Restate word for word the line containing "u_align.retry_reg[2]$_DFFE_PP0P_ | 2.97 | 8 |" and each line that follows it, through the last line below, and nothing else.

[[ DATASET CONTENT, beginning ]]

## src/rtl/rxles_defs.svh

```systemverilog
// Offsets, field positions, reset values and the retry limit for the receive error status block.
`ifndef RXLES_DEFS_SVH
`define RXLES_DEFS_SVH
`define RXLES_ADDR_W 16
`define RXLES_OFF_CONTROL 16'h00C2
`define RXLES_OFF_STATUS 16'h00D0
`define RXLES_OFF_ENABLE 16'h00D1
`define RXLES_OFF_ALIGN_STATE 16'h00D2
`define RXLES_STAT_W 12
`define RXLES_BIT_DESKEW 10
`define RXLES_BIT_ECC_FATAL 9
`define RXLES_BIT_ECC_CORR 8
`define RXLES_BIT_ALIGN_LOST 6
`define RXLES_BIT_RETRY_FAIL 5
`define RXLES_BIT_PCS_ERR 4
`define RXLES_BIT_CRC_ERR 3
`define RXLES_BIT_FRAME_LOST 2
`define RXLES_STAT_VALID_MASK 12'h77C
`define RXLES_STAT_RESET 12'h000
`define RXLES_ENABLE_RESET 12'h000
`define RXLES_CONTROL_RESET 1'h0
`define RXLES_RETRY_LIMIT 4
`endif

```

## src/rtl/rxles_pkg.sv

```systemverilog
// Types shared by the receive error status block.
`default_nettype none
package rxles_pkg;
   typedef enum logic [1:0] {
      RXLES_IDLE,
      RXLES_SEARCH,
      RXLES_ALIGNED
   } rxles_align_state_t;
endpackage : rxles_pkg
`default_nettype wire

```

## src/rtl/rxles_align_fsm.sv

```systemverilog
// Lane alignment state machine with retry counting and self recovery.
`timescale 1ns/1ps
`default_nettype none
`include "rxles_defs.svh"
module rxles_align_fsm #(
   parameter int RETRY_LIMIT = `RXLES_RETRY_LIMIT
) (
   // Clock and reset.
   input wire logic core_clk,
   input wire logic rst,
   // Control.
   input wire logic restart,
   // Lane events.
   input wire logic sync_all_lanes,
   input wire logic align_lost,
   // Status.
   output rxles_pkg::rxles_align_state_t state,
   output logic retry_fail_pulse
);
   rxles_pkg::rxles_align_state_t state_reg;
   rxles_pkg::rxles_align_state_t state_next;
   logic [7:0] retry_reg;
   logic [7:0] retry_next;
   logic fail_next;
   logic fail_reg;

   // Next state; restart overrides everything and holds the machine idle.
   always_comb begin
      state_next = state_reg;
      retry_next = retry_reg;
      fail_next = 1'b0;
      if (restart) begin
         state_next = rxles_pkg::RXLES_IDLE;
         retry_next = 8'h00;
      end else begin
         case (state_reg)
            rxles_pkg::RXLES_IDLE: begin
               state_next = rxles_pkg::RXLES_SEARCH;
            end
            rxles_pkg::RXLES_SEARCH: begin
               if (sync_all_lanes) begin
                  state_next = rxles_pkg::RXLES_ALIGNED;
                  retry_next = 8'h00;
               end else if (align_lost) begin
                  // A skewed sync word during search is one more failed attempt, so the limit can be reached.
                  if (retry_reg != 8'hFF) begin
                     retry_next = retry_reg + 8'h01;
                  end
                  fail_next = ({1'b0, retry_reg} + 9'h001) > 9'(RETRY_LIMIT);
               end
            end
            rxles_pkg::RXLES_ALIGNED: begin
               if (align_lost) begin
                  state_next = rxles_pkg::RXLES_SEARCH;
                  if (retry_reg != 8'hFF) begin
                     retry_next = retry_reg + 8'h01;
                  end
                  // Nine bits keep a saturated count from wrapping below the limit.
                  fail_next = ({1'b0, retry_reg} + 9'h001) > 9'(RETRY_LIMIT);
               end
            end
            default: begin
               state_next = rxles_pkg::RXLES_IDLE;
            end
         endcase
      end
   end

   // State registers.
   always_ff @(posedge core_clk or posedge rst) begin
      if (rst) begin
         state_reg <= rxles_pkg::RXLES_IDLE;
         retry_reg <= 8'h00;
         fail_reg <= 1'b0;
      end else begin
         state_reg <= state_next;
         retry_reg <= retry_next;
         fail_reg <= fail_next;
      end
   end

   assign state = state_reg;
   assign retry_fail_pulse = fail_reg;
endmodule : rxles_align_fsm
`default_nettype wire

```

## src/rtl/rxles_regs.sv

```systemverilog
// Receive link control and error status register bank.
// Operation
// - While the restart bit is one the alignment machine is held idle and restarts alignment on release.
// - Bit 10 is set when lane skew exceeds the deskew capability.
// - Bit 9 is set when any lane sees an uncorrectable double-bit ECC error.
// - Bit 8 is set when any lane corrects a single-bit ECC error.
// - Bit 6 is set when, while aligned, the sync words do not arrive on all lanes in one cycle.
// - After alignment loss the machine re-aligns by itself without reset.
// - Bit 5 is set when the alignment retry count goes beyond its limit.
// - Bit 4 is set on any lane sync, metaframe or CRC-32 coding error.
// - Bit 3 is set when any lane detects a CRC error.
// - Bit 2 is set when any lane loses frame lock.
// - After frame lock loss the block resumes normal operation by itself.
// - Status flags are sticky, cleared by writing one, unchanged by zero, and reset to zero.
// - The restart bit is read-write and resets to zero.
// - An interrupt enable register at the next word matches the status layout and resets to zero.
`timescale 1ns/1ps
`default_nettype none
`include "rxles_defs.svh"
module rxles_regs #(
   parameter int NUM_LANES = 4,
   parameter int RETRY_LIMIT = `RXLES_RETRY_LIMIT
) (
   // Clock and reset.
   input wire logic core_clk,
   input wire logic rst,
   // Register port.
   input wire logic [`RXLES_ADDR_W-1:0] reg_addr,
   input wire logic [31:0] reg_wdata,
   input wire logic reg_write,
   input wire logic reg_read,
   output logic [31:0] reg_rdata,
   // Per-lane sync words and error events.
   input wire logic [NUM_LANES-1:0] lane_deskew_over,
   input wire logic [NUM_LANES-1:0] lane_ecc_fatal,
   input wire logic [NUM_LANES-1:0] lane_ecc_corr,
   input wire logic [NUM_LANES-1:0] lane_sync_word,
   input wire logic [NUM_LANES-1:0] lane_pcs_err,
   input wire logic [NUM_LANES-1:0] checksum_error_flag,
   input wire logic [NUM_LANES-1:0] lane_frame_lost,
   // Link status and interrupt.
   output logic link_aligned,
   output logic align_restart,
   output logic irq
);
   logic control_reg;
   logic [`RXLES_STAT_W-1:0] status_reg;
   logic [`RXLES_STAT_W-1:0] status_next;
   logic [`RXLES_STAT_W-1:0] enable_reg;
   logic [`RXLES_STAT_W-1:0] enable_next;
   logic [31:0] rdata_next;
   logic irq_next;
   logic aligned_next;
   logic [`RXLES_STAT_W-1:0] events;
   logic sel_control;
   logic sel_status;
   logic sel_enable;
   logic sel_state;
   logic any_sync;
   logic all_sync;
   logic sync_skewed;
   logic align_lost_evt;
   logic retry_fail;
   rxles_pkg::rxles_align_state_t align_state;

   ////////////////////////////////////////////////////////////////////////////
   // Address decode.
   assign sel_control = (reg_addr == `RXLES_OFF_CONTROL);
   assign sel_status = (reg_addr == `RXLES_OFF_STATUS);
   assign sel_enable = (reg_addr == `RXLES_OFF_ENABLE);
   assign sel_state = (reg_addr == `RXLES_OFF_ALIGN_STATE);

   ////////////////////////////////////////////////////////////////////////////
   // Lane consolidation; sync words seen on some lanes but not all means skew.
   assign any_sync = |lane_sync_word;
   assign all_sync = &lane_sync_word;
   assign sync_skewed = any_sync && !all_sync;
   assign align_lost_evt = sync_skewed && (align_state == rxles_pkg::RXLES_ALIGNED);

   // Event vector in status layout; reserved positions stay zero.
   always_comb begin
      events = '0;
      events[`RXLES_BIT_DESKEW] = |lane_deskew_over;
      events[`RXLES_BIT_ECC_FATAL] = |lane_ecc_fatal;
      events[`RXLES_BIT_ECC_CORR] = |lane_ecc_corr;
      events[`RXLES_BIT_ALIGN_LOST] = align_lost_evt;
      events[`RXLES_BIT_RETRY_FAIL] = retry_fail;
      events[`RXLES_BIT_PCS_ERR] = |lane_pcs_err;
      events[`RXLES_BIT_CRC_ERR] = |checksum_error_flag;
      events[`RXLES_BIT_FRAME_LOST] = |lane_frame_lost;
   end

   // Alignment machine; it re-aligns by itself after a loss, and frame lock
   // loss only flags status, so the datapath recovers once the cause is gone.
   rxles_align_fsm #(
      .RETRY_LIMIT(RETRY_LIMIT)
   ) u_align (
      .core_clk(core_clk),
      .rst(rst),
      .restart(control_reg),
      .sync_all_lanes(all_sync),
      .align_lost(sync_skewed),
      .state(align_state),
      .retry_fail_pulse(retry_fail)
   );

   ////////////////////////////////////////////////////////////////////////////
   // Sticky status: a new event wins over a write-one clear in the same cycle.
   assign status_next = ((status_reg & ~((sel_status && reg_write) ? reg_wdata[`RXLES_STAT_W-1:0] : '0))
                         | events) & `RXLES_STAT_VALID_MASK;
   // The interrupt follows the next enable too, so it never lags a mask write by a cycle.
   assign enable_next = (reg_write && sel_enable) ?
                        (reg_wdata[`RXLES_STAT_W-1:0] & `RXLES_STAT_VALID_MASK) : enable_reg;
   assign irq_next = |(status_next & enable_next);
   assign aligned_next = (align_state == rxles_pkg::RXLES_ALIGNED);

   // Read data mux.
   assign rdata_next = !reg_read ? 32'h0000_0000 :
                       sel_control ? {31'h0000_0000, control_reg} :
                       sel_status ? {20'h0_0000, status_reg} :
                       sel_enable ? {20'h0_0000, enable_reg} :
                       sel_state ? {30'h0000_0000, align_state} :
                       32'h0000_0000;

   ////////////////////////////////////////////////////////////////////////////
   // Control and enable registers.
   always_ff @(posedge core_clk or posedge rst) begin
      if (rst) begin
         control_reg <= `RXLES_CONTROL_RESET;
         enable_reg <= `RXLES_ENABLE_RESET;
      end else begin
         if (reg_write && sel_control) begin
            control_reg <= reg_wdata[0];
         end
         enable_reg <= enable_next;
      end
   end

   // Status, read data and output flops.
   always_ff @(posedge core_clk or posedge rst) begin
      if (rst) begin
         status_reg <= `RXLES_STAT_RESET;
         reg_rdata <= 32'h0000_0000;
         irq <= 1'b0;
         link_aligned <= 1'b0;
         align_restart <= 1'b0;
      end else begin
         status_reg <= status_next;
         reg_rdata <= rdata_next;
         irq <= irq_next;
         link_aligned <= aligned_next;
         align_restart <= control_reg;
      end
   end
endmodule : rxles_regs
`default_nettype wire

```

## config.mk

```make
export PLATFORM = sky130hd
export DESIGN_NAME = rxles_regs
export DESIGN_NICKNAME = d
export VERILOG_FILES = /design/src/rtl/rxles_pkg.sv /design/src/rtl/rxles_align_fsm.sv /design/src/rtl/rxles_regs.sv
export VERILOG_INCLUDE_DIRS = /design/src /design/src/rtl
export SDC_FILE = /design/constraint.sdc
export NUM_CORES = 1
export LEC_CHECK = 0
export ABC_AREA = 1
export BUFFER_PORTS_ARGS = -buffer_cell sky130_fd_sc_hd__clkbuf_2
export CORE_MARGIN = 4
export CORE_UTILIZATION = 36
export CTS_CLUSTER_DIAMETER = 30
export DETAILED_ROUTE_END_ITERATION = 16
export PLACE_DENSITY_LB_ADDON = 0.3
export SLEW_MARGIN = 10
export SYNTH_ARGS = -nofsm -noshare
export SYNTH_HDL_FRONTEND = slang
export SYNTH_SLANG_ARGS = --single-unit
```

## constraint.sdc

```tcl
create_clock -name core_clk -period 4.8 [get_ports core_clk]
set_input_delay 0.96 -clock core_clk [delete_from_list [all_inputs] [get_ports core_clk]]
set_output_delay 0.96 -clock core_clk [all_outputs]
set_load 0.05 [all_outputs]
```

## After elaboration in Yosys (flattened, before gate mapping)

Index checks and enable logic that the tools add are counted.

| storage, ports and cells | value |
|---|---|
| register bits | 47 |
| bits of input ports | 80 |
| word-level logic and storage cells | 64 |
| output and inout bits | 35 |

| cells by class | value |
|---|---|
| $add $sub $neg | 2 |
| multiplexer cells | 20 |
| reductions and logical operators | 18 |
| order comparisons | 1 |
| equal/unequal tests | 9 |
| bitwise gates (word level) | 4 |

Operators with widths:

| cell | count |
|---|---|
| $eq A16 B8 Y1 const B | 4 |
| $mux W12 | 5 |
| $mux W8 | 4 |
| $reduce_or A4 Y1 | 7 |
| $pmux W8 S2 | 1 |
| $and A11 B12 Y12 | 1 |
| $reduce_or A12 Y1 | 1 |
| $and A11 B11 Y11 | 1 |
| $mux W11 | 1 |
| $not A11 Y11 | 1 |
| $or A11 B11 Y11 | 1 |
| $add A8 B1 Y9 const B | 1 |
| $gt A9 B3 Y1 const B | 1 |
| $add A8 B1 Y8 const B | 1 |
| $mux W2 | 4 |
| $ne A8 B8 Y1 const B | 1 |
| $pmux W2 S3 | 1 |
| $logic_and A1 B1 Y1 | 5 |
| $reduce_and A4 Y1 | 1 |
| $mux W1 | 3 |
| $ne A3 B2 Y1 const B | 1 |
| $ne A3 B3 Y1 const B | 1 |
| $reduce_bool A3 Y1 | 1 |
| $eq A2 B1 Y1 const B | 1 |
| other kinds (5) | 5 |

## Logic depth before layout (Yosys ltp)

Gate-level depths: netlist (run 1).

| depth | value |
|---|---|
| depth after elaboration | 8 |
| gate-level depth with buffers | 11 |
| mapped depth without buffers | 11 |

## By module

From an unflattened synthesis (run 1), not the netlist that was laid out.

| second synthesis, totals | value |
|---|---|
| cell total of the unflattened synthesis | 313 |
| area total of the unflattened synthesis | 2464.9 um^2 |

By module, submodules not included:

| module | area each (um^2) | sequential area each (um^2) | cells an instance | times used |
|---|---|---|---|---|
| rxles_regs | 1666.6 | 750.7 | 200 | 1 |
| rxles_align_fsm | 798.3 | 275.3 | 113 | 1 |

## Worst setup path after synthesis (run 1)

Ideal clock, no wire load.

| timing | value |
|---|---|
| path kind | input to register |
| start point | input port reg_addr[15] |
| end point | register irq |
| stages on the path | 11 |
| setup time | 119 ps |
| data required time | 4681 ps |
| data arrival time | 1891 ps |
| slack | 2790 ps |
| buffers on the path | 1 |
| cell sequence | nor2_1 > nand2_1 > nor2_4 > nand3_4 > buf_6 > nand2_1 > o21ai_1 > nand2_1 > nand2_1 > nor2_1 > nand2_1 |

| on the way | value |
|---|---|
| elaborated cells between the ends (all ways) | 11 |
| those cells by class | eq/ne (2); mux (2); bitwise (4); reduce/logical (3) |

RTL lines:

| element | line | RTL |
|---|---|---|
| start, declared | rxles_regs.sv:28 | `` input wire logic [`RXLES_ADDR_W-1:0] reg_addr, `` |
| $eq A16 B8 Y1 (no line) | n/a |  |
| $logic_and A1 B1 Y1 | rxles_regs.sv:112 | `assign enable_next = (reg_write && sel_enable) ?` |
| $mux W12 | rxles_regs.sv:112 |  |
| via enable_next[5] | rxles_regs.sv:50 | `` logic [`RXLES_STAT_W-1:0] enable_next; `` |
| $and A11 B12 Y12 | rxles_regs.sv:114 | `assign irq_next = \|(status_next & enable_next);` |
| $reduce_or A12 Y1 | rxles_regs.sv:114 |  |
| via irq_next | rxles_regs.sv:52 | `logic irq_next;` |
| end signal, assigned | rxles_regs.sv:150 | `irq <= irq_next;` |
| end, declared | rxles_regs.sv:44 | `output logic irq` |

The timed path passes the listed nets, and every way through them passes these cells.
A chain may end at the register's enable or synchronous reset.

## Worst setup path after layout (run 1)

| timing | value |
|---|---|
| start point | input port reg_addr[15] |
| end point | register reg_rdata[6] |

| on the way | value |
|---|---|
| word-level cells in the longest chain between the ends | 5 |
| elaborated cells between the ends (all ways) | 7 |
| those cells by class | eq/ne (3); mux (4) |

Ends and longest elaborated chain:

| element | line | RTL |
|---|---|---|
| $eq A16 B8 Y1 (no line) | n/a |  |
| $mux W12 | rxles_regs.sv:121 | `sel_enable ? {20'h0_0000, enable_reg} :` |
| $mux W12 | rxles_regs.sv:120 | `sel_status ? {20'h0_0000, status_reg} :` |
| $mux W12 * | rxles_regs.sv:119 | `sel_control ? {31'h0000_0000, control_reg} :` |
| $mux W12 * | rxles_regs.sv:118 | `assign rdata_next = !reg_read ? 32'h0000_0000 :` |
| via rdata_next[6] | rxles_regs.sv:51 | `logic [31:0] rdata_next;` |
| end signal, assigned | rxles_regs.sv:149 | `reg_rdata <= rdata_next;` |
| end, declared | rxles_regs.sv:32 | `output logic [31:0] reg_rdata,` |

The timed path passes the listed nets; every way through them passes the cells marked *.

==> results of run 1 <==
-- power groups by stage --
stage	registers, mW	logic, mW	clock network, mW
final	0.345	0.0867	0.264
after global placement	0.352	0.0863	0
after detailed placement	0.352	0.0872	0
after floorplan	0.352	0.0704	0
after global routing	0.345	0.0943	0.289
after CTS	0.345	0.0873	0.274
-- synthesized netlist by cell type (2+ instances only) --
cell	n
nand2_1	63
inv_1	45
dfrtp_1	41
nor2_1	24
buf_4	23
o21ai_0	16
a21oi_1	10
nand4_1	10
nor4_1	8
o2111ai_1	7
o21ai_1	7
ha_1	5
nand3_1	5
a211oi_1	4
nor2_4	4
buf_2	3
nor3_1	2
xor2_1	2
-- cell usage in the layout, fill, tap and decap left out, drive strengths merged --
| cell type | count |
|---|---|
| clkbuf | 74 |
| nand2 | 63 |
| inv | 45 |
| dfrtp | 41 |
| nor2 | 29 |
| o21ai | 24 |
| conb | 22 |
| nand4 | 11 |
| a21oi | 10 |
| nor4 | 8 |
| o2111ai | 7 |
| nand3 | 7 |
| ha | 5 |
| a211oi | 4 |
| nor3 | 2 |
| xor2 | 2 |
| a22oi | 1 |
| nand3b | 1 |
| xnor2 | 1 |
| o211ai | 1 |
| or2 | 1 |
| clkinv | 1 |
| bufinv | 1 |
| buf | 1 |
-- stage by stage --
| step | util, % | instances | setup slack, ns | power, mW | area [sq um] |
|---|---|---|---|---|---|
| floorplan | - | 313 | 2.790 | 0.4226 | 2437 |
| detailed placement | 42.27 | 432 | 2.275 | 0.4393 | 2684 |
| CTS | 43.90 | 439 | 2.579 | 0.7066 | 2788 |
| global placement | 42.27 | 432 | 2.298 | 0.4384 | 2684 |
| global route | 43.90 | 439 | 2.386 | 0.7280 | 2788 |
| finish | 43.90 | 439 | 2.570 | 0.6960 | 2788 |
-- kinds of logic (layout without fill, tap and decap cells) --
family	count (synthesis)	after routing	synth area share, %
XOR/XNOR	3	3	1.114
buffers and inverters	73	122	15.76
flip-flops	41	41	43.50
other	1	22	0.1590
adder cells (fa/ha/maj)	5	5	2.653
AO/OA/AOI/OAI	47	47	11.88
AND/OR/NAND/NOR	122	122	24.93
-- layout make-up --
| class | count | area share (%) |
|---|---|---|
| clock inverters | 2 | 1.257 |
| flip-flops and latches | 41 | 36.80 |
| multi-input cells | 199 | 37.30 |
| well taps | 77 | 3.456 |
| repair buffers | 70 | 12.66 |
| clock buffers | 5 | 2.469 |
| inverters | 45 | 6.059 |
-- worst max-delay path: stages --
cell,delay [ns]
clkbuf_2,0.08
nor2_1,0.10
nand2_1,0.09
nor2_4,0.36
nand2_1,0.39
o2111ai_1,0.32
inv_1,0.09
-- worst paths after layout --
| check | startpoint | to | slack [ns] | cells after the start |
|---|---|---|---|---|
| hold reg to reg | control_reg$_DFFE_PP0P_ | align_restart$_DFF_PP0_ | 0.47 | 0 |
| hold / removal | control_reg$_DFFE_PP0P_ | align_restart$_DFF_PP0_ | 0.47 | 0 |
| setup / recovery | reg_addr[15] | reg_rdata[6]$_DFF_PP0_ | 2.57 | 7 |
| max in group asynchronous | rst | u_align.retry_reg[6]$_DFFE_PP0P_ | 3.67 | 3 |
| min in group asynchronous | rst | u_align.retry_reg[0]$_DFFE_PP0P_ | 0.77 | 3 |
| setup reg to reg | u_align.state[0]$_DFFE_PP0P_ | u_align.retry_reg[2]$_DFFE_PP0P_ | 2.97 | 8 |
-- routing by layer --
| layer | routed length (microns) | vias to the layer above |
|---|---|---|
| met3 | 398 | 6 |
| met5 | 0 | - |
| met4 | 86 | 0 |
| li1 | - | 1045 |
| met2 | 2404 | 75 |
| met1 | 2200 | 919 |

[[ DATASET CONTENT, end ]]

• _YOUR RESPONSE_
| setup reg to reg | u_align.state[0]$_DFFE_PP0P_ | u_align.retry_reg[2]$_DFFE_PP0P_ | 2.97 | 8 |
-- routing by layer --
| layer | routed length (microns) | vias to the layer above |
|---|---|---|
| met3 | 398 | 6 |
| met5 | 0 | - |
| met4 | 86 | 0 |
| li1 | - | 1045 |
| met2 | 2404 | 75 |
| met1 | 2200 | 919 |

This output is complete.